On the whole, Clampett’s style of animation is commonly more extreme and less restricted than Tashlin’s. Such comparisons to the style of other Warners directors helps pinpoint what is both distinctive and generic about Clampett’s work. In many ways, Clampett was often the least successful storyteller at Warners, creating manic and uneven worlds that might only be intermittently entertaining or where “gags are so close to being irrelevant” (21). As Klein suggests, this has much to do with the kind of unworldly space that Clampett creates:

The space in Clampett-land is very identifiable, different than Tashlin – the long crane shots and cinematic cuts; different than Avery, who emphasized the edges of the frame (flat versus deep). Clampett’s “eye-view” is more like a staged set, perhaps even shallower, and hovers very much at the ground level, like a wacky set of roads made for stretching around corners. Clampett characters and objects have a peculiar elasticity: they stretch and snap quickly into position; like spring-loaded caterpillars (22).

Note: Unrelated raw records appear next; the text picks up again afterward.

### config.mk
export PLATFORM = sky130hd
export DESIGN_NAME = control_unit
export DESIGN_NICKNAME = d
export VERILOG_FILES = /design/src/rtl/control_unit_pkg.sv /design/src/rtl/control_unit_decoder.sv /design/src/rtl/control_unit.sv
export SDC_FILE = /design/constraint.sdc
export NUM_CORES = 1
export LEC_CHECK = 0
export BUFFER_PORTS_ARGS = -buffer_cell sky130_fd_sc_hd__buf_2
export CAP_MARGIN = 25
export CORE_MARGIN = 2
export CORE_UTILIZATION = 49
export CTS_BUF_LIST = sky130_fd_sc_hd__clkbuf_16
export CTS_CLUSTER_DIAMETER = 30
export DETAILED_ROUTE_END_ITERATION = 6
export PLACE_DENSITY = 0.78
export SETUP_SLACK_MARGIN = 0.2
export SYNTH_ARGS = -nofsm -noshare
export SYNTH_HDL_FRONTEND = slang
export SYNTH_SLANG_ARGS = --single-unit
### constraint.sdc
create_clock -name clk -period 2.6 [get_ports clk]
set_clock_uncertainty 0.15 [all_clocks]
set_input_delay 0.26 -clock clk [delete_from_list [all_inputs] [get_ports clk]]
set_output_delay 0.26 -clock clk [all_outputs]
set_load 0.1 [all_outputs]
[src/rtl/mem_ctrl.sv]
// -----------------------------------------------------------------------------
// mem_ctrl
//
// Shares one byte-wide RAM port between instruction fetch (IF) and the MEM
// stage's data accesses. The controller takes a 32-bit request with a 4-bit
// byte-lane select and turns it into one RAM cycle per selected byte, visiting
// lanes in ascending address order. Loads are assembled into a word; stores are
// split into bytes. Data requests have fixed priority over fetches, and a
// transaction that has started is never preempted.
//
// Ports
//   clk, rst          rising-edge clock; synchronous active-high reset
//   if_req/if_addr    fetch request and address (always a full word)
//   if_data/if_done   fetched word and its one-cycle completion pulse
//   mem_ce/mem_we     data request strobe and store (1) / load (0) select
//   mem_addr/mem_sel  data address and byte-lane select
//   mem_wdata         store data, already replicated across lanes
//   mem_rdata         load word (unselected lanes read as 0)
//   mem_done          one-cycle completion pulse for the data side
//   busy              high whenever a transaction is in progress
//   ram_a/ram_dout    RAM byte address and write data
//   ram_din           RAM read data, valid one cycle after its address
//   ram_wr            RAM write strobe
// -----------------------------------------------------------------------------
module mem_ctrl #(
   parameter int ADDR_W = 17
) (
   input  logic              clk,
   input  logic              rst,
   input  logic              if_req,
   input  logic [31:0]       if_addr,
   output logic [31:0]       if_data,
   output logic              if_done,
   input  logic              mem_ce,
   input  logic              mem_we,
   input  logic [31:0]       mem_addr,
   input  logic [3:0]        mem_sel,
   input  logic [31:0]       mem_wdata,
   output logic [31:0]       mem_rdata,
   output logic              mem_done,
   output logic              busy,
   output logic [ADDR_W-1:0] ram_a,
   output logic [7:0]        ram_dout,
   input  logic [7:0]        ram_din,
   output logic              ram_wr
);

   typedef enum logic [1:0] {
      S_IDLE,
      S_ACCESS,
      S_WAIT,
      S_DONE
   } state_t;

   state_t state, state_nxt;

   // Grant decision in IDLE (data wins over fetch).
   logic       grant;
   logic [3:0] grant_sel;

   // Transaction context latched at grant time.
   logic              is_fetch;
   logic [ADDR_W-3:0] word_addr;
   logic              we_q;
   logic [31:0]       wdata_q;
   logic [3:0]        pend;        // lanes still to be visited, sel bit order
   logic [31:0]       result;

   // A load address presented last cycle has its byte on ram_din now.
   logic       cap_valid;
   logic [1:0] cap_off;

   // Byte offset being accessed this cycle and the lanes left after it.
   logic [1:0] cur_off;
   logic [3:0] pend_nxt;

   // Byte of a word for a given offset: offset 0 is the most significant byte.
   function automatic logic [7:0] lane_byte(input logic [31:0] word,
                                            input logic [1:0]  off);
      logic [7:0] b;
      case (off)
         2'd0:    b = word[31:24];
         2'd1:    b = word[23:16];
         2'd2:    b = word[15:8];
         default: b = word[7:0];
      endcase
      return b;
   endfunction

   // NOTE: every signal written in an always_comb gets a default first, so no
   // path through the block leaves it unassigned and no latch is inferred.
   always_comb begin
      grant     = mem_ce | if_req;
      grant_sel = mem_ce ? mem_sel : 4'b1111;
   end

   // Lowest pending offset first; sel[3] maps to offset 0.
   always_comb begin
      cur_off = 2'd3;
      casez (pend)
         4'b1???: cur_off = 2'd0;
         4'b01??: cur_off = 2'd1;
         4'b001?: cur_off = 2'd2;
         default: cur_off = 2'd3;
      endcase
      pend_nxt = pend & ~(4'b1000 >> cur_off);
   end

   // ---------------------------------------------------------------- FSM ----
   // NOTE: clocked state uses non-blocking assignments so every register
   // samples the pre-edge values, independent of statement order.
   always_ff @(posedge clk) begin
      if (rst) state <= S_IDLE;
      else     state <= state_nxt;
   end

   always_comb begin
      state_nxt = state;
      case (state)
         S_IDLE: begin
            if (grant) state_nxt = (grant_sel == 4'b0000) ? S_DONE : S_ACCESS;
         end
         S_ACCESS: begin
            if (pend_nxt == 4'b0000) state_nxt = we_q ? S_DONE : S_WAIT;
         end
         S_WAIT:  state_nxt = S_DONE;
         S_DONE:  state_nxt = S_IDLE;
         default: state_nxt = S_IDLE;
      endcase
   end

   always_comb begin
      ram_wr   = 1'b0;
      ram_a    = '0;
      ram_dout = '0;
      if_done  = 1'b0;
      mem_done = 1'b0;
      busy     = (state != S_IDLE);
      case (state)
         S_ACCESS: begin
            ram_a    = {word_addr, cur_off};
            ram_wr   = we_q;
            ram_dout = we_q ? lane_byte(wdata_q, cur_off) : 8'h00;
         end
         S_DONE: begin
            if_done  = is_fetch;
            mem_done = ~is_fetch;
         end
         default: ;
      endcase
   end

   // Only the requester that owns the result register sees it.
   assign if_data   = is_fetch ? result : 32'h0;
   assign mem_rdata = is_fetch ? 32'h0  : result;

   // ----------------------------------------------------------- datapath ----
   always_ff @(posedge clk) begin
      if (rst) begin
         is_fetch  <= 1'b0;
         word_addr <= '0;
         we_q      <= 1'b0;
         wdata_q   <= '0;
         pend      <= '0;
         result    <= '0;
         cap_valid <= 1'b0;
         cap_off   <= '0;
      end else begin
         cap_valid <= 1'b0;
         // ~offset turns offset 0..3 into byte lane 3..0 of the word.
         if (cap_valid) result[{~cap_off, 3'b000} +: 8] <= ram_din;

         case (state)
            S_IDLE: begin
               if (grant) begin
                  is_fetch  <= ~mem_ce;
                  word_addr <= mem_ce ? mem_addr[ADDR_W-1:2] : if_addr[ADDR_W-1:2];
                  we_q      <= mem_ce & mem_we;
                  wdata_q   <= mem_wdata;
                  pend      <= grant_sel;
                  result    <= '0;
               end
            end
            S_ACCESS: begin
               pend      <= pend_nxt;
               cap_valid <= ~we_q;
               cap_off   <= cur_off;
            end
            default: ;
         endcase
      end
   end

endmodule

Thus, Clampett’s space is purpose-built to express and contain the characters; its backgrounds are less cluttered and more abstracted than is common in Warners’ cartoons of this period.

A gangster bunny in Tortoise wins by a Hare

After his departure from Warners in 1945, Clampett initially took over as creative head of production at the newly formed Columbia Cartoons. Warners itself moved onto its next era, consolidating its emphasis on character animation, narrative form and a trusty star system. Whereas the period of Clampett’s best work is partly defined by experimentation, constant shifts in personnel, and the relative “moral” and “sexual” freedom of the war years, the ten years following his departure from Warners witnesses the consolidation of animation units (clustered around only three directors – Jones, Freleng and McKimson – after Arthur Davis’ brief tenure in charge of Clampett’s unit), formats and characters. In the first half of the 1940s, Bugs Bunny’s character, and even animation, varied quite widely between the different directors and animators. Despite his visual consolidation in Clampett’s cartoons (and the importance of Robert McKimson’s model sheets of 1940 and 1943), Bugs’ broader character takes his “proper” shape and sensibility from the work of Jones, Freleng and Tashlin during this period. The laconic bunny was widely experimented on in the early 1940s, and took on a decidedly misanthropic edge in such Clampett cartoons as Tortoise wins by a Hare and The Old Grey Hare (1944).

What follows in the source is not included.